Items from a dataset
$ cat src/rtl/zero_count_tree.sv
// Combinational trailing/leading zero counter built as a binary priority
// tree. Leading-zero mode mirrors the input so both modes share one
// trailing-zero tree. cnt is forced to 0 when the input is all zero.
module zero_count_tree
  import slot_index_pkg::*;
#(
  parameter int WIDTH = 8,
  parameter int MODE  = LZC_TRAILING
) (
  input  logic [WIDTH-1:0]            in_vec,
  output logic [idx_width(WIDTH)-1:0] cnt,
  output logic                        empty
);

  localparam int IDX_W = idx_width(WIDTH);
  localparam int LEAVES = 1 << IDX_W;

  logic [LEAVES-1:0] scan;
  logic              node_v   [IDX_W+1][LEAVES];
  logic [IDX_W-1:0]  node_idx [IDX_W+1][LEAVES];

  // Map the input onto the leaves: bit-reverse for leading-zero mode and
  // pad the unused leaves up to the next power of two with zeros.
  always_comb begin
    // NOTE: every combinational output gets a default before any conditional
    // assignment, otherwise unassigned paths infer latches.
    scan = '0;
    for (int i = 0; i < WIDTH; i++) begin
      scan[i] = (MODE == LZC_LEADING) ? in_vec[WIDTH-1-i] : in_vec[i];
    end
  end

  // Reduce pairs level by level; the lower child wins, and the winner's
  // side contributes one index bit per level.
  always_comb begin
    for (int l = 0; l <= IDX_W; l++) begin
      for (int i = 0; i < LEAVES; i++) begin
        node_v[l][i]   = 1'b0;
        node_idx[l][i] = '0;
      end
    end
    for (int i = 0; i < LEAVES; i++) begin
      node_v[0][i] = scan[i];
    end
    for (int l = 0; l < IDX_W; l++) begin
      for (int j = 0; j < (LEAVES >> (l + 1)); j++) begin
        node_v[l+1][j] = node_v[l][2*j] | node_v[l][2*j+1];
        if (node_v[l][2*j]) begin
          node_idx[l+1][j] = node_idx[l][2*j];
        end else begin
          node_idx[l+1][j] = node_idx[l][2*j+1] | (IDX_W'(1) << l);
        end
      end
    end
  end

  // Root of the tree; an empty input reports a count of zero.
  always_comb begin
    empty = ~node_v[IDX_W][0];
    cnt   = empty ? '0 : node_idx[IDX_W][0];
  end

endmodule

WORK ITEM: Copy every line of the records word for word.

RESULT FOR THIS EXERCISE:
$ cat src/rtl/zero_count_tree.sv
// Combinational trailing/leading zero counter built as a binary priority
// tree. Leading-zero mode mirrors the input so both modes share one
// trailing-zero tree. cnt is forced to 0 when the input is all zero.
module zero_count_tree
  import slot_index_pkg::*;
#(
  parameter int WIDTH = 8,
  parameter int MODE  = LZC_TRAILING
) (
  input  logic [WIDTH-1:0]            in_vec,
  output logic [idx_width(WIDTH)-1:0] cnt,
  output logic                        empty
);

  localparam int IDX_W = idx_width(WIDTH);
  localparam int LEAVES = 1 << IDX_W;

  logic [LEAVES-1:0] scan;
  logic              node_v   [IDX_W+1][LEAVES];
  logic [IDX_W-1:0]  node_idx [IDX_W+1][LEAVES];

  // Map the input onto the leaves: bit-reverse for leading-zero mode and
  // pad the unused leaves up to the next power of two with zeros.
  always_comb begin
    // NOTE: every combinational output gets a default before any conditional
    // assignment, otherwise unassigned paths infer latches.
    scan = '0;
    for (int i = 0; i < WIDTH; i++) begin
      scan[i] = (MODE == LZC_LEADING) ? in_vec[WIDTH-1-i] : in_vec[i];
    end
  end

  // Reduce pairs level by level; the lower child wins, and the winner's
  // side contributes one index bit per level.
  always_comb begin
    for (int l = 0; l <= IDX_W; l++) begin
      for (int i = 0; i < LEAVES; i++) begin
        node_v[l][i]   = 1'b0;
        node_idx[l][i] = '0;
      end
    end
    for (int i = 0; i < LEAVES; i++) begin
      node_v[0][i] = scan[i];
    end
    for (int l = 0; l < IDX_W; l++) begin
      for (int j = 0; j < (LEAVES >> (l + 1)); j++) begin
        node_v[l+1][j] = node_v[l][2*j] | node_v[l][2*j+1];
        if (node_v[l][2*j]) begin
          node_idx[l+1][j] = node_idx[l][2*j];
        end else begin
          node_idx[l+1][j] = node_idx[l][2*j+1] | (IDX_W'(1) << l);
        end
      end
    end
  end

  // Root of the tree; an empty input reports a count of zero.
  always_comb begin
    empty = ~node_v[IDX_W][0];
    cnt   = empty ? '0 : node_idx[IDX_W][0];
  end

endmodule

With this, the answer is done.